Inspect vs AST argument specification compatbility


I have a string that contains python code - more specifically a python function definition (using traditional function definition, not lambdas). For example:

code = "def f(p,t,h, *, foo: str = 'foo'): return True"

I need to get the signature of the defined function as I need to assert that some properties are being met. As far as I know there are two approaches I could take: One involving AST module, and one involving inspect module.

Using AST module

import ast
root = ast.parse(code)
print(root.body[0].args.__dict__

This will print:

{'posonlyargs': [],
 'args': [<ast.arg at 0x7f87e06cd4c0>,
  <ast.arg at 0x7f87e06cd7c0>,
  <ast.arg at 0x7f8808074100>],
 'vararg': None,
 'kwonlyargs': [<ast.arg at 0x7f87e023d4c0>],
 'kw_defaults': [<ast.Constant at 0x7f87e023d6a0>],
 'kwarg': None,
 'defaults': []}

Using inspect

First execute the code to obtain a function object and then inspect its signature (I know exec is dangerous and I should not use it, don't worry).

import inspect
results = {}
exec(code, {}, results)
f = results['f']
print(inspect.getfullargspec(f))

This will print:

FullArgSpec(args=['p', 't', 'h'], varargs=None, varkw=None, defaults=None, kwonlyargs=['foo'], kwonlydefaults={'foo': 'foo'}, annotations={'foo': <class 'str'>})

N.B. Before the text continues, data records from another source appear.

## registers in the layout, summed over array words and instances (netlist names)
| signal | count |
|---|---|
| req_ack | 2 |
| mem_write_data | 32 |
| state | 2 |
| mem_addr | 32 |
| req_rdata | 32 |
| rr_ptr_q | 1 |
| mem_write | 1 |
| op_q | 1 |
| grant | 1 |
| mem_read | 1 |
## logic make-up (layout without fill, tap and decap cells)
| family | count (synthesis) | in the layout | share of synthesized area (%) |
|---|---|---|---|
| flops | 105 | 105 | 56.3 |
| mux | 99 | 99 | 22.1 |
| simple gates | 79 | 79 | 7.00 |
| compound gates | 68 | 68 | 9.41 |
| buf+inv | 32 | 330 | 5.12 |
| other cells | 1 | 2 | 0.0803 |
$ cat config.mk
export PLATFORM = sky130hd
export DESIGN_NAME = mdu_seq
export DESIGN_NICKNAME = d
export VERILOG_FILES = /design/src/rtl/mdu_seq.sv
export SDC_FILE = /design/constraint.sdc
export NUM_CORES = 2
export LEC_CHECK = 0
export BUFFER_PORTS_ARGS = -buffer_cell sky130_fd_sc_hd__buf_2
export CAP_MARGIN = 25
export CORE_AREA = 2 2 310 312
export DETAILED_ROUTE_END_ITERATION = 6
export DIE_AREA = 0 0 312 314
export SLEW_MARGIN = 0
export SYNTH_ARGS = -nofsm -noshare
export SYNTH_HDL_FRONTEND = slang
export SYNTH_SLANG_ARGS = --single-unit
$ cat constraint.sdc
create_clock -name clk -period 15.08 [get_ports clk]
set_input_delay 2.262 -clock clk [delete_from_list [all_inputs] [get_ports clk]]
set_output_delay 2.262 -clock clk [all_outputs]
set_load 0.05 [all_outputs]
$ cat src/rtl/mdu_seq.sv
// Iterative multiply/divide sequencer for the RV64 execute stage.
// A shift-add multiplier and a restoring divider share the hi/lo/opb registers.
// Both retire one operand bit per cycle. Divide-by-zero, signed overflow and
// illegal encodings are resolved at accept time and go straight to DONE.
// out_valid rises on the cycle after DONE is entered. This gives an accept-to-valid
// latency of N+1 for iterated ops and 1 for the shortcut cases.
module mdu_seq #(
    parameter int WIDTH      = 64,
    parameter int WORD_ITERS = 32
) (
    input  logic             clk,
    input  logic             resetn,
    input  logic             in_valid,
    output logic             in_ready,
    input  logic [2:0]       in_op,
    input  logic             in_word,
    input  logic [WIDTH-1:0] in_a,
    input  logic [WIDTH-1:0] in_b,
    output logic             out_valid,
    input  logic             out_ready,
    output logic [WIDTH-1:0] out_data,
    output logic             busy,
    input  logic             flush
);

    localparam int CNT_W = $clog2(WIDTH);
    localparam logic [CNT_W-1:0] LAST_FULL = CNT_W'(WIDTH - 1);
    localparam logic [CNT_W-1:0] LAST_WORD = CNT_W'(WORD_ITERS - 1);
    localparam logic [WIDTH-1:0] MIN_FULL  = {1'b1, {(WIDTH-1){1'b0}}};
    localparam logic [WIDTH-1:0] MIN_WORD  = {{(WIDTH-WORD_ITERS+1){1'b1}}, {(WORD_ITERS-1){1'b0}}};

    localparam logic [2:0] OP_MUL  = 3'd0;
    localparam logic [2:0] OP_MULH = 3'd1;
    localparam logic [2:0] OP_DIV  = 3'd2;
    localparam logic [2:0] OP_DIVU = 3'd3;
    localparam logic [2:0] OP_REM  = 3'd4;
    localparam logic [2:0] OP_REMU = 3'd5;

    typedef enum logic [1:0] {IDLE, RUN, DONE} state_t;

    state_t           state;
    logic [CNT_W-1:0] cnt;

    // Iteration state: {hi,lo} is the product or the {remainder,quotient} pair.
    // opb holds the multiplicand or the divisor magnitude.
    logic [WIDTH-1:0] hi, lo, opb;
    logic [2:0]       op_q;
    logic             word_q, neg_a_q, neg_b_q;

    logic             op_signed, is_div, is_rem, illegal, div_zero, div_ovf, special;
    logic             a_neg, b_neg;
    logic [WIDTH-1:0] a_ext, b_ext, a_mag, b_mag, load_lo, special_data;
    logic             q_is_div;
    logic [WIDTH-1:0] step_hi, step_lo, final_data;
    logic [WIDTH:0]   mul_sum, div_r;
    logic             div_ge;

    function automatic logic [WIDTH-1:0] sext_word(input logic [WIDTH-1:0] x);
        return {{(WIDTH-WORD_ITERS){x[WORD_ITERS-1]}}, x[WORD_ITERS-1:0]};
    endfunction

    function automatic logic [WIDTH-1:0] ext_operand(input logic [WIDTH-1:0] x,
                                                     input logic word, input logic sgn);
        if (!word)
            return x;
        else if (sgn)
            return sext_word(x);
        else
            return {{(WIDTH-WORD_ITERS){1'b0}}, x[WORD_ITERS-1:0]};
    endfunction

    function automatic logic [WIDTH-1:0] apply_sign(input logic signed [WIDTH-1:0] x,
                                                    input logic neg);
        return neg ? -x : x;
    endfunction

    function automatic logic [WIDTH-1:0] mulh_result(input logic [WIDTH-1:0] h,
                                                     input logic [WIDTH-1:0] l,
                                                     input logic neg);
        logic signed [2*WIDTH-1:0] p;
        p = {h, l};
        if (neg)
            p = -p;
        return p[2*WIDTH-1:WIDTH];
    endfunction

    // Request decode: operand extension, magnitudes and shortcut detection.
    always_comb begin
        op_signed = (in_op == OP_MULH) || (in_op == OP_DIV) || (in_op == OP_REM);
        is_div    = (in_op >= OP_DIV) && (in_op <= OP_REMU);
        is_rem    = (in_op == OP_REM) || (in_op == OP_REMU);
        illegal   = (in_op > OP_REMU) || ((in_op == OP_MULH) && in_word);
        a_ext     = ext_operand(in_a, in_word, op_signed);
        b_ext     = ext_operand(in_b, in_word, op_signed);
        a_neg     = op_signed && a_ext[WIDTH-1];
        b_neg     = op_signed && b_ext[WIDTH-1];
        a_mag     = apply_sign(a_ext, a_neg);
        b_mag     = apply_sign(b_ext, b_neg);
        div_zero  = is_div && (b_ext == '0);
        div_ovf   = ((in_op == OP_DIV) || (in_op == OP_REM)) && (b_ext == '1) &&
                    (a_ext == (in_word ? MIN_WORD : MIN_FULL));
        special   = illegal || div_zero || div_ovf;
        // Word divides start with the dividend MSB-aligned so the same shifter serves both widths.
        load_lo   = (is_div && in_word) ? (a_mag << WORD_ITERS) : a_mag;
        special_data = '0;
        if (illegal)
            special_data = '0;
        else if (div_zero)
            special_data = is_rem ? (in_word ? sext_word(in_a) : in_a) : '1;
        else if (div_ovf)
            special_data = is_rem ? '0 : a_ext;
    end

    // One multiply or divide iteration, and the sign-corrected result of the final step.
    always_comb begin
        q_is_div = (op_q >= OP_DIV) && (op_q <= OP_REMU);
        mul_sum  = {1'b0, hi} + (lo[0] ? {1'b0, opb} : '0);
        div_r    = {hi, lo[WIDTH-1]};
        div_ge   = div_r >= {1'b0, opb};
        if (q_is_div) begin
            step_hi = div_ge ? WIDTH'(div_r - {1'b0, opb}) : div_r[WIDTH-1:0];
            step_lo = {lo[WIDTH-2:0], div_ge};
        end else begin
            step_hi = mul_sum[WIDTH:1];
            step_lo = {mul_sum[0], lo[WIDTH-1:1]};
        end
        case (op_q)
            OP_MUL:          final_data = word_q ? sext_word(step_lo >> (WIDTH - WORD_ITERS)) : step_lo;
            OP_MULH:         final_data = mulh_result(step_hi, step_lo, neg_a_q ^ neg_b_q);
            OP_DIV, OP_DIVU: final_data = apply_sign(step_lo, neg_a_q ^ neg_b_q);
            OP_REM, OP_REMU: final_data = apply_sign(step_hi, neg_a_q);
            default:         final_data = '0;
        endcase
        if (word_q && (op_q >= OP_DIV))
            final_data = sext_word(final_data);
    end

    // Datapath registers: load on accept, iterate while running.
    always_ff @(posedge clk) begin
        if (state == IDLE && in_valid && !flush) begin
            hi      <= '0;
            lo      <= load_lo;
            opb     <= b_mag;
            op_q    <= in_op;
            word_q  <= in_word;
            neg_a_q <= a_neg;
            neg_b_q <= b_neg;
        end else if (state == RUN) begin
            hi <= step_hi;
            lo <= step_lo;
        end
    end

    // Sequencer FSM with registered result and valid.
    always_ff @(posedge clk) begin
        if (!resetn) begin
            state     <= IDLE;
            cnt       <= '0;
            out_valid <= 1'b0;
            out_data  <= '0;
        end else begin
            case (state)
                IDLE: begin
                    if (in_valid && !flush) begin
                        cnt <= '0;
                        if (special) begin
                            out_data <= special_data;
                            state    <= DONE;
                        end else begin
                            state <= RUN;
                        end
                    end
                end
                RUN: begin
                    if (flush) begin
                        state <= IDLE;
                    end else if (cnt == (word_q ? LAST_WORD : LAST_FULL)) begin
                        out_data <= final_data;
                        state    <= DONE;
                    end else begin
                        cnt <= cnt + CNT_W'(1);
                    end
                end
                DONE: begin
                    // The first DONE cycle only raises valid; no handshake can complete until then.
                    if (flush) begin
                        state     <= IDLE;
                        out_valid <= 1'b0;
                    end else if (!out_valid) begin
                        out_valid <= 1'b1;
                    end else if (out_ready) begin
                        state     <= IDLE;
                        out_valid <= 1'b0;
                    end
                end
                default: state <= IDLE;
            endcase
        end
    end

    assign in_ready = (state == IDLE);
    assign busy     = (state != IDLE);

endmodule

== Word level (Yosys, flattened, before mapping) ==
Index checks and enable logic that the tools add are counted.
Widths: inputs -> output; s select.
Storage, ports and cells
  word-level logic and storage cells: 127
  output and inout port bits: 67
  input bits: 137
  register bits after elaboration: 271
Cells by class
  add/subtract/negate cells: 8
  magnitude comparators: 6
  reductions and logical operators: 32
  eq/ne operators: 22
  bitwise gates (word level): 1
  mux-type cells: 47
Operators with widths (count)
  $mux 64: 26
  $neg 64->64: 4
  $pmux 64 s4: 1
  $mux 128: 1
  $neg 128->128: 1
  $pmux 64 s2: 1
  $mux 63: 2
  $add 64x64->65: 1
  $ge 65x64->1: 1
  $eq 64x64->1: 1
  $eq 64x64->1 const B: 1
  $logic_not 64->1: 1
  $sub 64x64->64: 1
  $mux 6: 4
  $mux 2: 7
  $logic_and 1x1->1: 13
  $eq 3x3->1 const B: 4
  $pmux 6 s2: 1
  $eq 3x2->1 const B: 3
  $reduce_and 4->1: 2
  $logic_or 1x1->1: 7
  $add 6x1->6 const B: 1
  $eq 3x1->1 const B: 2
  $eq 6x6->1: 1
  18 further kinds: 29

== Longest topological paths before layout ==
  depth after elaboration: 14
  mapped depth: 34

== Worst setup path after synthesis ==
Ideal clock, no wire load.
  kind: flip-flop to flip-flop
  start: register op_q[1]
  end: register out_data[44]
  cell stages (with the launch flop): 31
  arrival: 6080 ps
  library setup time: 119 ps
  slack: 8881 ps
  clock period less this slack: 6199 ps
  cells stage by stage: edfxtp_1 buf_2 xor2_1 buf_2 buf_4 buf_2 buf_2 buf_4 buf_4 buf_2 buf_2 buf_2 buf_2 nand2_1 o21ai_0 ha_1 inv_1 a2111oi_4 nand2_2 a2111oi_4 and3_1 buf_2 and3_1 nand4_1 nor3_1 nand3_1 o31ai_1 xor2_1 a222oi_1 a21oi_1 o221a_1
Between the ends
  word-level cells in the longest chain between the ends: 10
  elaborated cells on any way between the ends: 26
Ends and longest elaborated chain
  from (decl): RTL line 47  | logic [2:0] op_q;
  from (signal assigned): RTL line 144  | op_q <= in_op;
  $ge 3x2->1 or $le 3x3->1 (tied branches): RTL line 116, 134
  $logic_and 1x1->1: RTL line 116  | q_is_div = (op_q >= OP_DIV) && (op_q <= OP_REMU);
  $mux 64: RTL line 120  | if (q_is_div) begin
  $neg 128->128 or $neg 64->64 (tied branches): RTL line 83, 74
  $mux 128 or $mux 64 (tied branches): RTL line 82, 74
  $pmux 64 s4: RTL line 127  | case (op_q)
  $mux 64 *: RTL line 134  | if (word_q && (op_q >= OP_DIV))
  $mux 64 *: RTL line 177  | end else if (cnt == (word_q ? LAST_WORD : LAST_FULL)) begin
  $mux 64 *: RTL line 175  | if (flush) begin
  $pmux 64 s2 *: RTL line 162  | case (state)
  to (signal assigned): RTL line 167  | out_data <= special_data;
  to (signal assigned): RTL line 178  | out_data <= final_data;
  to (decl): RTL line 21  | output logic [WIDTH-1:0] out_data,
Every way passes the cells marked *; elsewhere a longest branch is shown, timed or not. The select of a mux whose other input is x is not followed.
A chain may end at the register's enable or synchronous reset.

== Final worst setup path ==
  start: register lo[0]
  end: register out_data[48]
Between the ends
  word-level cells in the longest chain between the ends: 10
  elaborated cells on any way between the ends: 16
Ends and longest elaborated chain
  from (decl): RTL line 46  | logic [WIDTH-1:0] hi, lo, opb;
  from (signal assigned): RTL line 142  | lo <= load_lo;
  from (signal assigned): RTL line 150  | lo <= step_lo;
  $mux 64: RTL line 117  | mul_sum = {1'b0, hi} + (lo[0] ? {1'b0, opb} : '0);
  $add 64x64->65: RTL line 117
  $mux 64: RTL line 120
  $neg 128->128 or $neg 64->64 (tied branches): RTL line 83, 74
  $mux 128 or $mux 64 (tied branches): RTL line 82, 74
  $pmux 64 s4 *: RTL line 127
  $mux 64 *: RTL line 134
  $mux 64 *: RTL line 177
  $mux 64 *: RTL line 175
  $pmux 64 s2 *: RTL line 162
Marked as above.

==> impl_results.md <==
- Endpoints failing setup: 0
- Reg2Reg Setup Slack: 6.64 ns
- Post-CTS setup buffer count: 0
- Post-DR wirelength/cell: 29.7 um
- Cts hold-fix bufs: 0
- Synth Cell Area: 0.0330 sq mm
- Reg2Reg Depth: 22
- Seq/Total Area, Yosys: 20.5%
- Max-Cap Viols: 0
- Switching Power: 3.58 mW
- IO Pins: 204
- Initial Util: 34.9%
- Final period util: 56.0%
- Worst EP arrival: 8.92 ns
- #FFs+latches synth: 271
- Clk pwr share: 15.4%
- Startpoint Class: register
- Max Freq: 118 MHz
- Final hold violations: 0
- Clock transition at path regs: 0.07 ns
- Most common flop cell mapped by yosys: dfxtp_1
- Initial antenna violation count: 17
- Worst Skew: 0.0430 ns
- Pwr Density: 175 mW/mm^2
- DR pass1 iterations: 7
- Clock tree sinks: 271
- GPL Wtd Cong: 1.05
- Crit path capture type: register
- Layout cells sized above 1: 10.5%
- CP Max Fanout: 56
- Post-CTS sizing: 0
- Worst flop-to-flop path startpoint: lo[0]
- Site Rows: 113
- Layout area overhead: 10.1%
- Hold/Removal Path Class: reg2reg
- Distinct cells, synth: 136
- Gate power share: 66.8%
- Die height: 314 um
- Cell count after synthesis: 4578
- CP startpoint: lo[0]
- Number of routed nets with antenna violations: 0
- Worst Path Required: 15.56 ns
- Synth Net Count: 4851
- Final Critical Period: 8.44 ns
- R2r endpoint: out_data[48]
- H-Tree Depth: 2
- Grt total ovfl: 0
- Setup Total Neg Slack: 0 ns
- Crit Path Class: reg2reg
- Largest net degree at the start of global routing: 102
- EDFF count, synth: 134
- Sequential power share: 17.8%
- Routed WL: 176 mm
- P_leak: 13.8 nW
- Die area: 0.0980 sq mm
- Hold path depth: 1
- Status: complete, no violations
- IO Port Bufs: 203
- Chip width: 312 um
- Warnings from Yosys: 0
- Critical path destination: out_data[48]
- Slew Limit Fails: 0
- P_int: 2.77 mW
- Placed cell count: 5835
- Vias: 38700
- DR DRC count: 0
- Switching share of power: 56.4%
- Fin area: 0.0363 sq mm
- Root Driver: clkbuf_16
- Clock latency on the worst-skew pair: 0.62 ns
- Placed cell area: 0.0350 sq mm
- CTS tree: done
- Dpl hpwl: 139 mm
- CTS Buf Count: 38
- Core area: 0.0944 sq mm
- Peak VDD IR: 87.6 uV
- Vias in the first global route: 34800
- Asr flop ratio synth: 0%
- 1st-iter DRT viols: 5614
- Worst Tran Pin Value: 1.24 ns
- Via density per instance: 6.54
- Syn Area/Cell: 7.20 sq um
- Final net count: 4885
- Clock Path Buffers: 3
- Finished Layout Cells: 5911
- Max-slew headroom: 17.6%
- First-pass GRT wire length: 250 mm
- Total GRT Usage: 34.2%
- RSZ-0062 raised after global routing: false
[area by class of cell]
type	count	area, sq um
repair buffers	284	1640
inverters	128	483
flip-flops and latches	271	6770
diodes	4	10.0
multi-input cells	3889	24500
clock buffers	43	970
fillers	10200	58100
well taps	1265	1580
clock inverters	27	310
[cells in the final DEF (no fill, tap or decap), drive strengths merged, types with 25 or more instances in the layout]
cell type    n
nand2      533
nor2       462
o21ai      423
a21oi      408
buf        283
xnor2      187
nor3       178
xor2       157
dfxtp      137
ha         134
edfxtp     134
inv        134
and2       114
nand3      113
nand4      101
mux2i       91
a31oi       73
o22ai       69
a21o        60
o31ai       57
nor4        51
nand2b      49
clkbuf      44
a211oi      43
o211ai      42
a221oi      40
o21a        35
or3         35
o21bai      32
and3        25
[critical path, cell delays in order (launching register included)]
cell and delay (ns):
edfxtp_1 0.65, buf_4 0.54, and2_1 0.24, ha_1 0.18
inv_1 0.06, fa_1 0.40, nand2b_1 0.19, a21oi_1 0.32
o21ai_0 0.25, a2111oi_2 0.98, o211ai_1 0.39, nand2_1 0.17
xnor2_1 0.16, a22o_1 0.55, nand4_1 0.36, nor3_1 0.64
nand4_1 0.41, or2_4 0.40, o21ai_1 0.15, xnor2_1 0.09
a221oi_1 0.54, o221ai_1 0.31, o211a_1 0.21
[synth_stat cells, types with 13 or more instances]
cell type  instances  share of area [%]
xor2_1           157                4.2
nand2_1          531                6.0
mux2i_1           91                2.8
edfxtp_1         134                 12
a211o_1           13               0.35
nor2_1           460                5.2
nand2b_1          49               0.93
dfxtp_1          137                8.3
xnor2_1          186                4.9
clkbuf_1         183                2.1
and2_1           112                2.1
o31ai_1           54                1.2
a22o_1            24               0.64
o21ai_0          393                6.0
nor4_1            46               0.87
or3_1             34               0.65
nor2b_1           24               0.46
nand3_1          106                1.6
o21a_1            34               0.77
a21oi_1          400                6.1
inv_1            125                1.4
and3_1            25               0.47
o211ai_1          39               0.89
o21bai_1          31               0.71
or4_1             18               0.41
a31oi_1           71                1.3
nand4_1          100                1.9
a221oi_1          38                1.0
o41ai_1           13               0.35
a22oi_1           23               0.52
a211oi_1          37               0.84
o31a_1            13               0.35
nor3_1           168                2.6
o21ai_1           25               0.38
o221ai_1          24               0.64
a21o_1            60                1.4
buf_1             21               0.24
ha_1             134                5.1
o22ai_1           67                1.3
buf_2             63               0.96
[per-layer routing]
metal / vias up / GRT usage (%) / part of all wire (%)
met5: - / 0 / 0.037
met4: 10 / 16.8 / 5.8
met3: 459 / 8.72 / 12
met2: 2503 / 49.9 / 41
met1: 18700 / 46.7 / 41
li1: 17000 / - / -
[worst min-delay path by stage]
stage,startpoint,endpoint
6_report,out_data[22],out_data[22]
5_1_grt,out_data[22],out_data[22]
4_1_cts,out_data[22],out_data[22]
3_5_place_dp,out_data[22],out_data[22]
3_3_place_gp,out_data[22],out_data[22]
2_1_floorplan,hi[63],hi[63]
[cells by family (layout without fill, tap and decap cells)]
logic type / after synthesis / count (layout) / synth area share [%]
adder cells (fa/ha/maj): 136 / 136 / 5.21
buffers and inverters: 418 / 482 / 5.40
AO/OA/AOI/OAI: 1540 / 1540 / 30.7
multiplexers: 97 / 97 / 2.97
XOR/XNOR: 344 / 344 / 9.16
AND/OR/NAND/NOR: 1772 / 1772 / 26.0
other: 0 / 4 / 0
flip-flops: 271 / 271 / 20.5
[per-stage QoR]
| stage | setup slack, ns | hold WS, ns | util [%] | power (mW) |
|---|---|---|---|---|
| finish | 6.64 | 0.498 | 38.4 | 6.35 |
| global route | 6.56 | 0.522 | 38.4 | 6.58 |
| CTS | 7.00 | 0.496 | 38.4 | 6.17 |
| detailed placement | 6.96 | 0.482 | 37.1 | 5.18 |
| global placement | 6.89 | 0.478 | 37.0 | 5.18 |
| floorplan | 8.88 | 0.467 | - | 3.78 |
[registers in the layout (all words and copies together) (netlist names)]
name / count
out_data: 64
neg_a_q: 1
opb: 64
op_q: 3
word_q: 1
state: 2
hi: 64
neg_b_q: 1
cnt: 6
out_valid: 1
lo: 64
[power by group through the flow]
stage	Clock [mW]	Combinational (mW)	Sequential, mW
floorplan	0	2.66	1.11
global placement	0	4.05	1.13
detailed placement	0	4.04	1.14
CTS	0.981	4.06	1.12
global route	1.00	4.44	1.14
finish	0.980	4.24	1.13
Power figures use the tool's default switching activity.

I notice that some things are the same, for example the 'args' attribute of both things represent the same thing (or at least that's what I would expect) but for other things it's not so clear, for example, using inspect we get an attribute named varkw that is not present in the AST.arguments instance (although I think it can be kwarg attribute maybe?).

The question is: Is there a mapping between the two classes? Is all the info present in one retained in the other? If so, which attributes correspond to which?


Solution

  • The two approaches work with very different inputs, one should be seen as structured instructions, the other the reflection of the result of the instructions having been executed.

    • The AST approach looks, presumably, at the very limited context of just the function definition. This can only tell you things about the static interpretation of that text. E.g. any keyword argument defaults or dynamic annotations are not going to be accurate without more context. Moreover, the default values and annotations are expressions that are used to executed by Python when the function is created, and could even be simplified during compilation.

    • The inspect approach works on the current 'live' representation of the function object as loaded by the interpreter. Function objects are not static entities, various aspects of the object are actually mutable, so the signature generated could change depending on what other code has run and if that has acted on the function or on objects the function references.

    To give an example, consider:

    from random import randint, choice
    
    annotation = choice((str, int))
    
    def foo(bar, baz = randint(0, 42), arg: annotation = None):
        pass
    
    foo.__defaults__ = choice((foo.__defaults__, foo.__defaults__[::-1]))
    

    Can you tell me what the default values for baz and arg will be from the source code alone? Or what type the arg argument is annotated with?

    You can't, because the AST reflects text as processed using Python's grammar rules. The inspect.getfullargspec() named tuple reflects Python objects as created by the Python interpreter, after executing bytecode generated from the AST.

    Put differently: the inspect.getfullargspec() result looks at function objects several stages further along the path from writing code to calling the function. If an analogy helps here: imagine being given detailed instructions on how to walk from a train station in a big city to a major museum, in a busy (pre-Covid-19) city. The detailed instructions can't account for any street vendors, road works, or inviting café's along the way, so your mobile phone GPS may not entirely agree with what path you actually took once you reach the museum. The detailed instructions are the AST, the inspect.getfullargspec() return value the actual path travelled.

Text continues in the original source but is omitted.